** Input data follows **
### src/rtl/tx_arbiter.sv
// tx_arbiter: round-robin scheduler that shares one UART byte transmitter
// among NUM_REQ requesters. Each byte is sequenced as: issue (send pulse),
// confirm the transmitter started (txdone falls), wait for txdone to rise,
// then an optional inter-byte gap. A per-requester lock holds the grant
// across multi-byte messages.
//
// Handshakes:
//   req/ack   : requester i holds req[i] with its byte on data[8*i+:8]. In IDLE
//               the arbiter takes the winner's byte and pulses ack[i] for one
//               cycle; the requester updates data or drops req in that cycle.
//               req is not re-sampled until the arbiter is back in IDLE.
//   send/txdone: send is a one-cycle start pulse with txdata already valid;
//               the transmitter drops txdone while shifting and raises it when
//               finished. txdata stays stable until the next grant.
module tx_arbiter #(
  parameter int NUM_REQ       = 4,
  parameter int IDW           = 2,
  parameter int GAP_CLOCKS    = 0,
  parameter int START_TIMEOUT = 15
) (
  input  logic                 clock,
  input  logic                 reset,
  input  logic [NUM_REQ-1:0]   req,
  input  logic [NUM_REQ-1:0]   lock,
  input  logic [8*NUM_REQ-1:0] data,
  output logic [NUM_REQ-1:0]   ack,
  output logic [IDW-1:0]       grant_id,
  output logic                 busy,
  output logic                 tx_err,
  output logic [7:0]           txdata,
  output logic                 send,
  input  logic                 txdone,
  output logic [1:0]           dbg_state
);

  localparam int CNT_W = 4;
  localparam int GAP_W = 16;

  typedef enum logic [1:0] {
    IDLE       = 2'd0,
    WAIT_START = 2'd1,
    WAIT_DONE  = 2'd2,
    GAP        = 2'd3
  } state_t;

  state_t             state, state_n;
  logic [IDW-1:0]     last, last_n;
  logic [IDW-1:0]     grant_n;
  logic [7:0]         txdata_n;
  logic [NUM_REQ-1:0] ack_n;
  logic               send_n;
  logic               err_n;
  logic [CNT_W-1:0]   cnt, cnt_n;
  logic [GAP_W-1:0]   gap, gap_n;

  logic [IDW-1:0]     win;
  logic [IDW-1:0]     cand;
  logic               found;

  assign busy      = (state != IDLE);
  assign dbg_state = state;

  // Winner selection: a locked last requester keeps the grant, otherwise
  // scan from last+1 upward with wrap so the previous winner goes last.
  always_comb begin : pick_winner
    win   = last;
    cand  = '0;
    found = 1'b0;
    if (lock[last] && req[last]) begin
      win   = last;
      found = 1'b1;
    end else begin
      for (int k = 1; k <= NUM_REQ; k++) begin
        cand = IDW'((int'(last) + k) % NUM_REQ);
        if (!found && req[cand]) begin
          win   = cand;
          found = 1'b1;
        end
      end
    end
  end

  // Next-state and registered-output logic for the byte sequencer.
  always_comb begin : next_state
    state_n  = state;
    last_n   = last;
    grant_n  = grant_id;
    txdata_n = txdata;
    cnt_n    = cnt;
    gap_n    = gap;
    ack_n    = '0;
    send_n   = 1'b0;
    err_n    = 1'b0;
    case (state)
      IDLE: begin
        if (|req) begin
          txdata_n   = data[{win, 3'b000} +: 8];
          ack_n[win] = 1'b1;
          send_n     = 1'b1;
          grant_n    = win;
          last_n     = win;
          cnt_n      = '0;
          state_n    = WAIT_START;
        end
      end
      WAIT_START: begin
        // The byte is already acked; a transmitter that never starts just
        // loses it and raises tx_err.
        if (!txdone) begin
          state_n = WAIT_DONE;
        end else if (cnt == CNT_W'(START_TIMEOUT)) begin
          err_n   = 1'b1;
          state_n = IDLE;
        end else begin
          cnt_n = cnt + CNT_W'(1);
        end
      end
      WAIT_DONE: begin
        if (txdone) begin
          if (GAP_CLOCKS == 0) begin
            state_n = IDLE;
          end else begin
            gap_n   = GAP_W'(GAP_CLOCKS - 1);
            state_n = GAP;
          end
        end
      end
      GAP: begin
        if (gap == '0) begin
          state_n = IDLE;
        end else begin
          gap_n = gap - GAP_W'(1);
        end
      end
      default: state_n = IDLE;
    endcase
  end

  // State and output registers; reset aborts any frame in progress.
  always_ff @(posedge clock or posedge reset) begin : regs
    if (reset) begin
      state    <= IDLE;
      last     <= IDW'(NUM_REQ - 1);
      grant_id <= '0;
      txdata   <= 8'h00;
      ack      <= '0;
      send     <= 1'b0;
      tx_err   <= 1'b0;
      cnt      <= '0;
      gap      <= '0;
    end else begin
      state    <= state_n;
      last     <= last_n;
      grant_id <= grant_n;
      txdata   <= txdata_n;
      ack      <= ack_n;
      send     <= send_n;
      tx_err   <= err_n;
      cnt      <= cnt_n;
      gap      <= gap_n;
    end
  end

endmodule

### config.mk
export PLATFORM = sky130hd
export DESIGN_NAME = tx_arbiter
export DESIGN_NICKNAME = d
export VERILOG_FILES = /design/src/rtl/tx_arbiter.sv
export SDC_FILE = /design/constraint.sdc
export NUM_CORES = 1
export LEC_CHECK = 0
export BUFFER_PORTS_ARGS = -buffer_cell sky130_fd_sc_hd__buf_2
export CORE_MARGIN = 3
export CORE_UTILIZATION = 60
export CTS_BUF_LIST = sky130_fd_sc_hd__clkbuf_8
export CTS_CLUSTER_DIAMETER = 150
export DETAILED_ROUTE_END_ITERATION = 7
export HOLD_SLACK_MARGIN = 0.02
export PLACE_DENSITY = 0.87
export SETUP_SLACK_MARGIN = 0.5
export SLEW_MARGIN = 20
export SYNTH_ARGS = -nofsm -noshare
export SYNTH_HDL_FRONTEND = slang
export SYNTH_SLANG_ARGS = --single-unit
### constraint.sdc
create_clock -name clock -period 3.6 [get_ports clock]
set_input_delay 0.18 -clock clock [delete_from_list [all_inputs] [get_ports clock]]
set_output_delay 0.18 -clock clock [all_outputs]
set_load 0.01 [all_outputs]
==> key figures <==
Outcome
  – Status: finished clean

Route
  – Routed vias/inst: 6.537
  – Drt wl/cell: around 17 um
  – Residual DRC: 0
  – Drt first pass iters: 7
  – Vias: between 2000 and 3000
  – Routed WL: about 6.8 mm
  – Initial DRC count: between 300 and 400
  – Antenna-violating nets left: 0

Setup path
  – Critical path class: flip-flop to flip-flop
  – CP Buf/Inv Count: 1
  – Worst endpoint data arrival time: between 2 and 3 ns
  – Reg2reg start: last[0]
  – Crit path launch: last[0]
  – Slowest stage cell, crit path: dfstp_2
  – Req. time, crit path: ~3.8 ns
  – CP Launch Type: flip-flop
  – Worst setup EP type: flip-flop
  – Worst path max stage delay: around 0.76 ns
  – CP Max Fanout: 20
  – Crit path cell chain: inv_1 > o311a_1 > or3_1 > a32o_2 > a2111oi_4 > nor3_1
  – Crit-path leading delay family: compound AO/OA/AOI/OAI gates

Clock tree
  – Setup Buffers After CTS: 0
  – Worst-Skew Late Latency: 0.29 ns
  – H-tree depth: 2
  – Inserted Clock Buffers: 5
  – CTS max path bufs: 2
  – Clock transition at path regs: approximately 0.080 ns
  – CTS tree: yes
  – CTS Root Cell: clkbuf_8
  – Clock sinks: 40

Job
  – Max_cap viols: 0

Layout
  – Antenna Cells: 0
  – Synth-to-layout area growth: 15.04%
  – Layout cells sized above 1: ~28%
  – Fin cells: around 390
  – Post-layout util: about three quarters
  – Total Nets Final: about 390
  – Fill cell count: ~290

Logic synthesis
  – Area contributors post-synth: dfrtp_1, a2111oi_4, a221oi_1
  – Area of the mapped netlist: ~2700 um^2
  – Post-synth top area cell: dfrtp_1
  – Ys flop type: dfrtp_1
  – FFs w/ async S/R, synth: 100.0%
  – Synthesized instance count: roughly 290
  – Yosys top cell area share: between 30% and 40%
  – Synthesis warning total: 0
  – Number of flops mapped to enable cells by yosys: 0
  – Seq/Total Area, Yosys: between 30% and 40%
  – Post-synth cell types: 43
  – Syn avg cell area: about 9.4 um^2
  – Synth Net Count: 335
  – Number of synthesized register bits: 40

STA
  – Slew headroom: between 40% and 50%
  – Final Hold Viols: 0
  – Worst Tran Pin Value: approximately 0.75 ns
  – Final setup vio count: 0
  – Final clock period utilization by the worst path: between 70% and 80%
  – RSZ-0062 raised after global routing: false
  – Setup TNS: 0 ns
  – Worst setup margin: ~0.8 ns
  – Max-slew violations: 0
  – Fin Hold WS: 0.09717 ns
  – Fin crit period: about 2.8 ns
  – Final Skew: between 0.009 and 0.01 ns
  – F_max: about 360 MHz

Floorplan
  – DIE WIDTH: about 73 um
  – Die H: 73.33 um
  – Initial Util: between 60% and 70%
  – Site Rows: 23
  – Placeable Area: ~4200 um^2
  – Die Area: ~5400 um^2
  – I/O pins: 62

Global routing
  – Initial antenna violation count: 0
  – Global route overflow: 0
  – Global-route wire length before repair: about 11 mm
  – Vias in the first global route: between 2000 and 2500
  – Total GRT Usage: around 27%
  – Pin count of the biggest net entering global routing: about 40

Placed design
  – Placed cell count: approximately 380
  – Place WS: 0.5311 ns
  – Post-DP HPWL: around 4.8 mm
  – Global placement routability congestion: roughly 0.94
  – IO buf count: between 60 and 70

Power
  – VDD IR max: between 600 and 700 uV
  – Leak: 0.001598 uW
  – Cell Pwr Density: approximately 800 nW/um^2

Hold path
  – Hold wc startpoint: txdone
  – Hold Crit Class: primary input to flip-flop
[kinds of logic (layout without fill, tap and decap cells)]
family	count (synthesis)	count (layout)	synth area share [%]
AOI/OAI and AO/OA	58	58	22.08
xor gates and xnor gates	19	19	6.118
adders and majority gates	3	3	1.380
buffers and inverters	28	82	5.428
DFF	40	40	36.89
muxes	10	10	4.002
and+or+nand+nor	131	131	24.10
[synth_stat cells (5+ instances only)]
cell        n
o21ai_0     5
nor3_1     15
a21oi_1     8
nor2_1     34
mux2_2      7
dfrtp_1    38
a2111oi_4   7
clkbuf_1    8
nand2_1    17
xor2_1     16
inv_1       8
a221oi_1   17
nand3_1    23
and3_1     14
nor4_1      6
o211a_1     8
buf_2       7
nand2b_1    7
[sequential cells by signal, indices dropped and copies added, names as in the netlist]
register   flops
ack            4
cnt            4
dbg_state      2
gap           16
grant_id       2
last           2
send           1
tx_err         1
txdata         8
[cell usage in the layout, fill, tap and decap left out, types with 2 or more instances in the layout]
master     synthesis  layout
nand3_1           23      23
o21ai_0            5       5
a221oi_1          17      17
or2_2              3       3
nor3_1            15      15
clkbuf_8           0       5
a2111oi_4          7       7
nor2_1            34      34
or3_1              3       3
dfrtp_1           38      38
dfstp_2            2       2
mux2i_1            3       3
a21oi_1            8       8
mux2_2             7       7
inv_1              8       8
nand2b_1           7       6
xor2_1            16      16
o211a_1            8       8
and3_1            14      14
ha_1               3       3
nand2_1           17      17
buf_4              1       4
o31ai_1            2       2
o21ai_1            2       2
buf_2              7      61
xnor2_1            3       3
nor4_1             6       6
nor3b_1            3       3
[power breakdown]
group	internal [uW]	switching, uW
combinational	553	845
clock	209	165
sequential	582	140
total	1340	1150
[per-layer routing]
layer | vias to the layer above | share of wire (%) | track usage, %
met1 | 1212 | 41 | 38.58
met3 | 33 | 8.3 | 4.651
met5 | - | 0 | 0
met4 | 0 | 3.3 | 7.847
met2 | 150 | 47 | 41.61
li1 | 1174 | - | -
[timing repair]
action | 4_1_cts | 5_1_grt
hold buffers | 1 | 0
endpoints found under the hold margin | 23 | 0
resized for setup | 0 | 1
endpoints found under the setup margin | 0 | 4
[cell type report]
cell class	instances	area, um^2	share of cell area [%]
Clock buffer	5	68.82	2.199
Inverter	8	30.03	0.9596
Clock inverter	3	46.29	1.479
Sequential cell	40	1003	32.07
Tap cell	50	62.56	1.999
Multi-Input combinational cell	221	1573	50.26
Timing Repair Buffer	66	345.3	11.04
[final timing paths]
path                            slack [ns]           end  cells after the start
worst min register to register        0.47        gap[9]                      1
worst min-delay path                   0.1  dbg_state[1]                      2
max in group asynchronous             2.68       last[1]                      4
worst max register to register        0.79     txdata[5]                      6
worst max-delay path                  0.79     txdata[5]                      6
min in group asynchronous             0.54        ack[0]                      4
[stage by stage]
step                      instance area (um^2)  power, uW
after detailed placement                  3000       2092
after CTS                                 3126       2475
final                                     3129       2494
after global placement                    3000       2053
after floorplan                           2720       1800
after global routing                      3129       2666
No activity file was read; power rests on OpenSTA's default activity.
## src/rtl/alu_16_pkg.sv

```systemverilog
// Shared types and opcode encodings for the 16-bit execute-stage ALU.
package alu_16_pkg;

    localparam int unsigned DATA_W  = 16;
    localparam int unsigned OP_W    = 3;
    localparam int unsigned SHAMT_W = 4;

    typedef enum logic [OP_W-1:0] {
        ALU_ADD  = 3'b000,
        ALU_SUB  = 3'b001,
        ALU_AND  = 3'b010,
        ALU_OR   = 3'b011,
        ALU_NAND = 3'b100,
        ALU_XOR  = 3'b101,
        ALU_SLL  = 3'b110,
        ALU_SRA  = 3'b111
    } alu_op_e;

    typedef struct packed {
        logic z;
        logic v;
        logic n;
    } alu_flags_t;

endpackage

```

## src/rtl/alu_16_addsub.sv

```systemverilog
// 16-bit adder/subtractor: SUB is a + ~b + 1, overflow from operand/result signs.
module alu_16_addsub
    import alu_16_pkg::*;
(
    input  logic [DATA_W-1:0] a,
    input  logic [DATA_W-1:0] b,
    input  logic              sub,
    output logic [DATA_W-1:0] sum,
    output logic              ovf
);

    logic [DATA_W-1:0] b_eff;

    assign b_eff = sub ? ~b : b;
    assign sum   = a + b_eff + DATA_W'(sub);

    // Same-signed effective operands producing a differently-signed result.
    assign ovf = (a[DATA_W-1] == b_eff[DATA_W-1]) && (sum[DATA_W-1] != a[DATA_W-1]);

endmodule

```

## src/rtl/alu_16.sv

```systemverilog
// Execute-stage ALU: combinational result and Z/V/N flags, plus a flag status register.
module alu_16
    import alu_16_pkg::*;
(
    input  logic              clk,
    input  logic              rst_n,
    input  logic [OP_W-1:0]   alu_op,
    input  logic [DATA_W-1:0] alu_a,
    input  logic [DATA_W-1:0] alu_b,
    output logic [DATA_W-1:0] alu_out,
    output logic              z,
    output logic              v,
    output logic              n,
    input  logic              flag_we,
    output logic              sr_z,
    output logic              sr_v,
    output logic              sr_n
);

    logic [DATA_W-1:0]        as_sum;
    logic                     as_ovf;
    logic                     is_sub;
    logic [SHAMT_W-1:0]       shamt;
    logic signed [DATA_W-1:0] a_signed;

    assign is_sub   = (alu_op == ALU_SUB);
    assign shamt    = alu_b[SHAMT_W-1:0];
    assign a_signed = alu_a;

    alu_16_addsub u_addsub (
        .a   (alu_a),
        .b   (alu_b),
        .sub (is_sub),
        .sum (as_sum),
        .ovf (as_ovf)
    );

    // Result mux; every opcode is decoded so the output is always defined.
    always_comb begin
        alu_out = '0;
        v       = 1'b0;
        case (alu_op_e'(alu_op))
            ALU_ADD: begin
                alu_out = as_sum;
                v       = as_ovf;
            end
            ALU_SUB: begin
                alu_out = as_sum;
                v       = as_ovf;
            end
            ALU_AND:  alu_out = alu_a & alu_b;
            ALU_OR:   alu_out = alu_a | alu_b;
            ALU_NAND: alu_out = ~(alu_a & alu_b);
            ALU_XOR:  alu_out = alu_a ^ alu_b;
            ALU_SLL:  alu_out = alu_a << shamt;
            ALU_SRA:  alu_out = DATA_W'(a_signed >>> shamt);
            default:  alu_out = '0;
        endcase
    end

    assign z = (alu_out == '0);
    assign n = alu_out[DATA_W-1];

    // Status register; reset takes priority over a flag write.
    always_ff @(posedge clk) begin
        if (!rst_n) begin
            sr_z <= 1'b0;
            sr_v <= 1'b0;
            sr_n <= 1'b0;
        end else if (flag_we) begin
            sr_z <= z;
            sr_v <= v;
            sr_n <= n;
        end
    end

endmodule

```
$ cat src/rtl/cpu_pkg.sv
// Shared pipeline constants for the integer datapath: widths, register
// indices and the writeback-select encoding used by MEM/WB consumers.
package cpu_pkg;

  localparam int XLEN       = 32;
  localparam int REG_ADDR_W = 5;
  localparam int NREGS      = 32;

  localparam logic [REG_ADDR_W-1:0] REG_ZERO = 5'd0;

  // MemtoReg encoding: which MEM/WB bus feeds the register file.
  localparam logic WB_SEL_ALU = 1'b0;
  localparam logic WB_SEL_MEM = 1'b1;

  typedef enum logic {
    WB_ALU = WB_SEL_ALU,
    WB_MEM = WB_SEL_MEM
  } wb_sel_e;

  function automatic logic is_commit(input logic we, input logic [REG_ADDR_W-1:0] rd);
    return we && (rd != REG_ZERO);
  endfunction

endpackage
File: config.mk
export PLATFORM = sky130hd
export DESIGN_NAME = decode_ctrl_stage
export DESIGN_NICKNAME = d
export VERILOG_FILES = /design/src/rtl/ctrl_pkg.sv /design/src/rtl/decode_ctrl_comb.sv /design/src/rtl/decode_ctrl_stage.sv
export SDC_FILE = /design/constraint.sdc
export NUM_CORES = 1
export LEC_CHECK = 0
export CAP_MARGIN = 20
export CORE_MARGIN = 2
export CORE_UTILIZATION = 30
export DETAILED_ROUTE_END_ITERATION = 7
export PLACE_DENSITY = 0.73
export SLEW_MARGIN = 20
export SYNTH_ARGS = -nofsm -noshare
export SYNTH_HDL_FRONTEND = slang
export SYNTH_SLANG_ARGS = --single-unit
export TNS_END_PERCENT = 1
File: constraint.sdc
create_clock -name clk -period 1.6 [get_ports clk]
set_clock_uncertainty 0.1 [all_clocks]
set_input_delay 0.4 -clock clk [delete_from_list [all_inputs] [get_ports clk]]
set_output_delay 0.4 -clock clk [all_outputs]
set_load 0.02 [all_outputs]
** End of Input data **
What this task involves: Show the lines above that have the word "already".

Response to this exercise:
//   send/txdone: send is a one-cycle start pulse with txdata already valid;
        // The byte is already acked; a transmitter that never starts just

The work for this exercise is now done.